From an optimization exercise on the open Yosys and OpenROAD flow, aimed at small area and a short achievable clock period; shortcuts taken in it are not production practice.
The RTL was checked by simulation tests, not by an equivalence proof against the original design.
Power figures rest on the tool's default switching activity, not on a simulated workload.

### flow/flow/run.sh
#!/bin/bash
# Layout flow: the standard ORFS flow (standard.sh) with two changes.
#  1. Synthesis keeps the bit-level helper modules streebog_hsel and
#     streebog_rdy as black boxes; Yosys then fills them in with the gates of
#     flow/cells_map.v (an inverter and an a222oi per head bit, and a
#     two-level s_ready_o). Every register comes from the standard synthesis
#     unchanged.
#  2. The port buffers of global placement are made as the smallest buffer
#     (timing repair still resizes any of them).
set -euo pipefail
export BUFFER_PORTS_ARGS="-buffer_cell sky130_fd_sc_hd__buf_1"
export SYNTH_BLACKBOXES="streebog_hsel streebog_rdy"
R="$PWD/orfs/results/${FLOW_PLATFORM}/streebog_block_packer/base"
LIB="$FLOW_HOME/platforms/${FLOW_PLATFORM}/lib/sky130_fd_sc_hd__tt_025C_1v80.lib"

bash standard.sh "$R/1_2_yosys.v" > synth.log 2>&1
cp "$R/1_2_yosys.v" netlist_synth.v
yosys -p "read_liberty -lib -ignore_miss_func $LIB; read_verilog netlist_synth.v; techmap -map flow/cells_map.v; opt_clean -purge; stat -liberty $LIB; write_verilog -noattr -noexpr -nohex -nodec netlist_mapped.v" > map_cells.log 2>&1
cp netlist_mapped.v "$R/1_2_yosys.v"
bash standard.sh > standard_flow.log 2>&1
### flow/flow/cells_map.v
// Gate-level bodies for the helper modules that synthesis keeps as black
// boxes (see run.sh). Same functions as in rtl/streebog_block_fifo.sv.
module streebog_hsel (hold, sel_s, sel_p, h, s_n, p_n, d);
  input hold, sel_s, sel_p, h, s_n, p_n;
  output d;
  wire h_n;
  sky130_fd_sc_hd__inv_1 u_inv (.A(h), .Y(h_n));
  sky130_fd_sc_hd__a222oi_1 u_aoi (.A1(hold), .A2(h_n), .B1(sel_s), .B2(s_n),
                                   .C1(sel_p), .C2(p_n), .Y(d));
endmodule

module streebog_rdy (sl, m, r, nf, nfc, y);
  input sl, m, r, nf, nfc;
  output y;
  wire y0_n, y1_n;
  sky130_fd_sc_hd__a21oi_1 u_y0 (.A1(r), .A2(m), .B1(nfc), .Y(y0_n));
  sky130_fd_sc_hd__a21oi_1 u_y1 (.A1(r), .A2(m), .B1(nf), .Y(y1_n));
  sky130_fd_sc_hd__mux2i_1 u_mux (.A0(y0_n), .A1(y1_n), .S(sl), .Y(y));
endmodule
### flow/standard.sh
#!/bin/bash
# synth_recipe.tcl (not shown) runs the flow's synth.tcl, then flattens the netlist and writes it again
# the make line also repeats each setting of config.mk as NAME=value (left out here)
make -C /OpenROAD-flow-scripts/flow DESIGN_CONFIG=/design/flow/config.mk WORK_HOME=/design/flow/orfs CLKGATE_MAP_FILE= SYNTH_SCRIPT=/design/flow/synth_recipe.tcl "${@:-finish}"
### flow/config.mk
export PLATFORM = sky130hd
export DESIGN_NAME = streebog_block_packer
export DESIGN_NICKNAME = streebog_block_packer
export VERILOG_FILES = /design/flow/design.v
export SDC_FILE = /design/flow/constraint.sdc
export NUM_CORES = 4
export LEC_CHECK = 0
export CAP_MARGIN = 20
export CORE_MARGIN = 2
export CORE_UTILIZATION = 55
export SETUP_SLACK_MARGIN = 3.0
export SLEW_MARGIN = 20
### flow/constraint.sdc
create_clock -name core_clock -period 5.5 [get_ports {clk_i}]
set_input_delay 1.1000 -clock core_clock [delete_from_list [all_inputs] [get_ports {clk_i}]]
set_output_delay 1.1000 -clock core_clock [all_outputs]
set_load 0.01 [all_outputs]
### flow/design.v
package streebog_pkg;
  localparam int BLOCK_BITS = 512;
  localparam int LEN_W      = 10;
endpackage
module streebog_hsel (
  input  logic hold,
  input  logic sel_s,
  input  logic sel_p,
  input  logic h,
  input  logic s_n,
  input  logic p_n,
  output logic d
);
  assign d = ~((hold & ~h) | (sel_s & s_n) | (sel_p & p_n));
endmodule
module streebog_rdy (
  input  logic sl,
  input  logic m,
  input  logic r,
  input  logic nf,
  input  logic nfc,
  output logic y
);
  assign y = sl ? (nf | (r & m)) : (nfc | (r & m));
endmodule
module streebog_block_packer #(
  parameter int IN_WIDTH  = 64,
  parameter int OUT_DEPTH = 2
) (
  input  logic                               clk_i,
  input  logic                               rstn_i,
  input  logic                               abort_i,
  input  logic [IN_WIDTH-1:0]                s_data_i,
  input  logic                               s_valid_i,
  output logic                               s_ready_o,
  input  logic                               s_last_i,
  input  logic [$clog2(IN_WIDTH/8+1)-1:0]    s_nbytes_i,
  output logic [511:0]                       m_data_o,
  output logic                               m_valid_o,
  input  logic                               m_ready_i,
  output logic                               m_last_o,
  output logic [9:0]                         m_last_len_o,
  output logic                               busy_o
);
  logic [2:0]   cnt_q;
  logic         ready_q;
  logic         hd_v_q, sc_v_q;
  logic         nf_q;       
  logic         busy_q;
  logic         nfc_q;      
  logic [2:0]   cnt_d;
  logic         hd_v_d, sc_v_d;
  logic [447:0] asm_q;
  logic [511:0] hd_q, sc_q;    
  logic [6:0]   hd_len_q, sc_len_q;    
  logic         hd_last_q, sc_last_q;
  logic         cnt7, closes, accept, push, pop, keep, clr;
  logic         hd_hold, hd_sc, hd_pd;
  logic [511:0] pd_n, hd_d;
  logic [7:0]   bm;         
  logic [63:0]  wd;         
  logic         pad_next;   
  logic [511:0] pd;         
  logic [6:0]   pd_len;
  logic         pd_last;
  assign cnt7      = (cnt_q == 3'd7);
  assign closes    = s_last_i || cnt7;
  streebog_rdy u_rdy (
    .sl (s_last_i),
    .m  (m_ready_i),
    .r  (ready_q),
    .nf (nf_q),
    .nfc(nfc_q),
    .y  (s_ready_o)
  );
  assign accept    = s_valid_i && s_ready_o && !abort_i;
  assign push      = accept && closes;
  assign pop       = hd_v_q && m_ready_i && !abort_i;
  always_comb begin
    for (int j = 0; j < 8; j++) begin
      bm[j] = !s_last_i || (s_nbytes_i > 4'(j));
      for (int b = 0; b < 8; b++) wd[8*j+b] = s_data_i[8*j+b] && bm[j];
      if (s_last_i && s_nbytes_i == 4'(j)) wd[8*j] = 1'b1;
    end
    pad_next = (s_nbytes_i == 4'd8);
    for (int k = 0; k < 7; k++)
      pd[64*k +: 64] = asm_q[64*k +: 64] | (cnt_q == 3'(k) ? wd : 64'd0);
    pd[448 +: 64] = cnt7 ? wd : 64'd0;
    for (int k = 1; k < 8; k++)
      if (cnt_q == 3'(k - 1) && pad_next) pd[64*k] = 1'b1;
    pd_last = s_last_i;
    pd_len  = s_last_i ? {cnt_q, 3'd0} + 7'(s_nbytes_i) : 7'd64;
  end
  always_comb begin
    cnt_d  = cnt_q;
    hd_v_d = hd_v_q;
    sc_v_d = sc_v_q;
    if (abort_i) begin
      cnt_d  = '0;
      hd_v_d = 1'b0;
      sc_v_d = 1'b0;
    end else begin
      if (accept) cnt_d = closes ? 3'd0 : cnt_q + 3'd1;
      if (push && !pop) begin
        hd_v_d = 1'b1;
        sc_v_d = hd_v_q;
      end else if (pop && !push) begin
        hd_v_d = sc_v_q;
        sc_v_d = 1'b0;
      end
    end
  end
  always_ff @(posedge clk_i or negedge rstn_i) begin
    if (!rstn_i) begin
      cnt_q   <= '0;
      ready_q <= 1'b0;
      hd_v_q  <= 1'b0;
      sc_v_q  <= 1'b0;
      nf_q    <= 1'b0;
      nfc_q   <= 1'b0;
      busy_q  <= 1'b0;
    end else begin
      ready_q <= 1'b1;
      cnt_q   <= cnt_d;
      hd_v_q  <= hd_v_d;
      sc_v_q  <= sc_v_d;
      nf_q    <= !sc_v_d;
      nfc_q   <= !sc_v_d || (cnt_d != 3'd7);
      busy_q  <= (cnt_d != 3'd0) || hd_v_d;
    end
  end
  assign keep = accept && !closes;
  assign clr  = !ready_q || abort_i || push;
  always_ff @(posedge clk_i) begin
    for (int k = 0; k < 7; k++)
      if (clr || cnt_q == 3'(k)) asm_q[64*k +: 64] <= keep ? s_data_i : 64'd0;
  end
  always_ff @(posedge clk_i) begin
    if (!sc_v_q || m_ready_i) begin
      sc_q      <= pd_n;    
      sc_len_q  <= pd_len;
      sc_last_q <= pd_last;
    end
    if (!hd_v_q || m_ready_i) begin
      hd_len_q  <= sc_v_q ? sc_len_q  : pd_len;
      hd_last_q <= sc_v_q ? sc_last_q : pd_last;
    end
  end
  assign hd_hold = hd_v_q && !m_ready_i;
  assign hd_sc   = !hd_hold && sc_v_q;
  assign hd_pd   = !hd_hold && !sc_v_q;
  assign pd_n    = ~pd;
  for (genvar i = 0; i < 512; i++) begin : g_hd
    streebog_hsel u_hsel (
      .hold (hd_hold),
      .sel_s(hd_sc),
      .sel_p(hd_pd),
      .h    (hd_q[i]),
      .s_n  (sc_q[i]),
      .p_n  (pd_n[i]),
      .d    (hd_d[i])
    );
  end
  always_ff @(posedge clk_i) hd_q <= hd_d;
  assign m_valid_o    = hd_v_q;
  assign m_data_o     = hd_q;
  assign m_last_len_o = {hd_len_q, 3'd0};
  assign m_last_o     = hd_last_q;
  assign busy_o       = busy_q;
endmodule
==> results of run 1 <==
==> report_power, final <==
group          switching (W)  leakage, nW  total [W]  internal [W]
Sequential          0.000575         14.3     0.0135        0.0130
Combinational        0.00137         7.23    0.00202      0.000654
Clock                0.00420         2.36     0.0100       0.00582
Total                0.00615         23.9     0.0256        0.0194
==> worst reg2reg max path, delay by kind of cell, from the launching register on <==
family,cells,cell delay (ns)
buffers and inverters,3,0.78
adder cells (fa/ha/maj),2,0.45
flip-flops,1,0.47
AND/OR/NAND/NOR,4,0.60
==> flip-flops by register name, summed over array words and instances (netlist names), 3 cells and up <==
| signal | cells |
|---|---|
| cnt_q | 3 |
| sc_len_q | 7 |
| hd_q | 512 |
| asm_q | 448 |
| hd_len_q | 7 |
| sc_q | 512 |
==> per-layer routing <==
layer	track usage	part of all wire
met1	0.431	0.39
met2	0.501	0.47
met3	0.0719	0.11
met4	0.129	0.035
met5	0	0
==> cell type report <==
class	count	area, µm²	share of cell area
clock inverter	54	453	0.00737
sequential	1497	39900	0.648
tap	1254	1570	0.0255
timing repair buffer	692	3820	0.0622
multi-input combinational	1256	9420	0.153
inverter	521	1970	0.0321
clock buffer	222	4370	0.0710
antenna	1	2.50	0.0000407
==> worst max path at each step <==
stage | slack (ns) | end | cells after the start
global placement | 1.12 | asm_q[132] | 10
global route | 2.70 | s_ready_o | 4
finish | 2.71 | s_ready_o | 4
detailed placement | 1.05 | asm_q[132] | 10
CTS | 2.69 | s_ready_o | 4
floorplan | -19.00 | hd_q[0] | 5
==> per-stage QoR <==
step           cell area, µm²  total power (W)  hold slack [ns]
6_report                61500           0.0256            0.322
5_1_grt                 61500           0.0263            0.321
4_1_cts                 61000           0.0256            0.276
3_5_place_dp            55500           0.0157            0.436
3_3_place_gp            55500           0.0156            0.434
2_1_floorplan           51400           0.0148            0.426
==> timing repair <==
action,4_1_cts,5_1_grt
gates resized for setup,134,79
endpoints found under the setup margin,1777,982
setup buffers,18,10
gates cloned,8,4
pin swaps,4,3
endpoints found under the hold margin,0,0
==> layout by cell type, fill, tap and decap left out, types with 26 or more instances in the layout <==
master,count
a21oi_1,448
a222oi_1,512
and2_1,99
buf_1,569
buf_12,30
buf_4,34
clkbuf_1,48
clkbuf_16,162
clkinv_2,26
dfxtp_1,457
dfxtp_2,55
edfxtp_1,976
inv_1,518
nand2_1,74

= = = =

▶ _What this task involves_:
Would you please copy the lines above, from the one holding "signal | cells |" through the last, and nothing else?

▶ _Expected output_:
| signal | cells |
|---|---|
| cnt_q | 3 |
| sc_len_q | 7 |
| hd_q | 512 |
| asm_q | 448 |
| hd_len_q | 7 |
| sc_q | 512 |
==> per-layer routing <==
layer	track usage	part of all wire
met1	0.431	0.39
met2	0.501	0.47
met3	0.0719	0.11
met4	0.129	0.035
met5	0	0
==> cell type report <==
class	count	area, µm²	share of cell area
clock inverter	54	453	0.00737
sequential	1497	39900	0.648
tap	1254	1570	0.0255
timing repair buffer	692	3820	0.0622
multi-input combinational	1256	9420	0.153
inverter	521	1970	0.0321
clock buffer	222	4370	0.0710
antenna	1	2.50	0.0000407
==> worst max path at each step <==
stage | slack (ns) | end | cells after the start
global placement | 1.12 | asm_q[132] | 10
global route | 2.70 | s_ready_o | 4
finish | 2.71 | s_ready_o | 4
detailed placement | 1.05 | asm_q[132] | 10
CTS | 2.69 | s_ready_o | 4
floorplan | -19.00 | hd_q[0] | 5
==> per-stage QoR <==
step           cell area, µm²  total power (W)  hold slack [ns]
6_report                61500           0.0256            0.322
5_1_grt                 61500           0.0263            0.321
4_1_cts                 61000           0.0256            0.276
3_5_place_dp            55500           0.0157            0.436
3_3_place_gp            55500           0.0156            0.434
2_1_floorplan           51400           0.0148            0.426
==> timing repair <==
action,4_1_cts,5_1_grt
gates resized for setup,134,79
endpoints found under the setup margin,1777,982
setup buffers,18,10
gates cloned,8,4
pin swaps,4,3
endpoints found under the hold margin,0,0
==> layout by cell type, fill, tap and decap left out, types with 26 or more instances in the layout <==
master,count
a21oi_1,448
a222oi_1,512
and2_1,99
buf_1,569
buf_12,30
buf_4,34
clkbuf_1,48
clkbuf_16,162
clkinv_2,26
dfxtp_1,457
dfxtp_2,55
edfxtp_1,976
inv_1,518
nand2_1,74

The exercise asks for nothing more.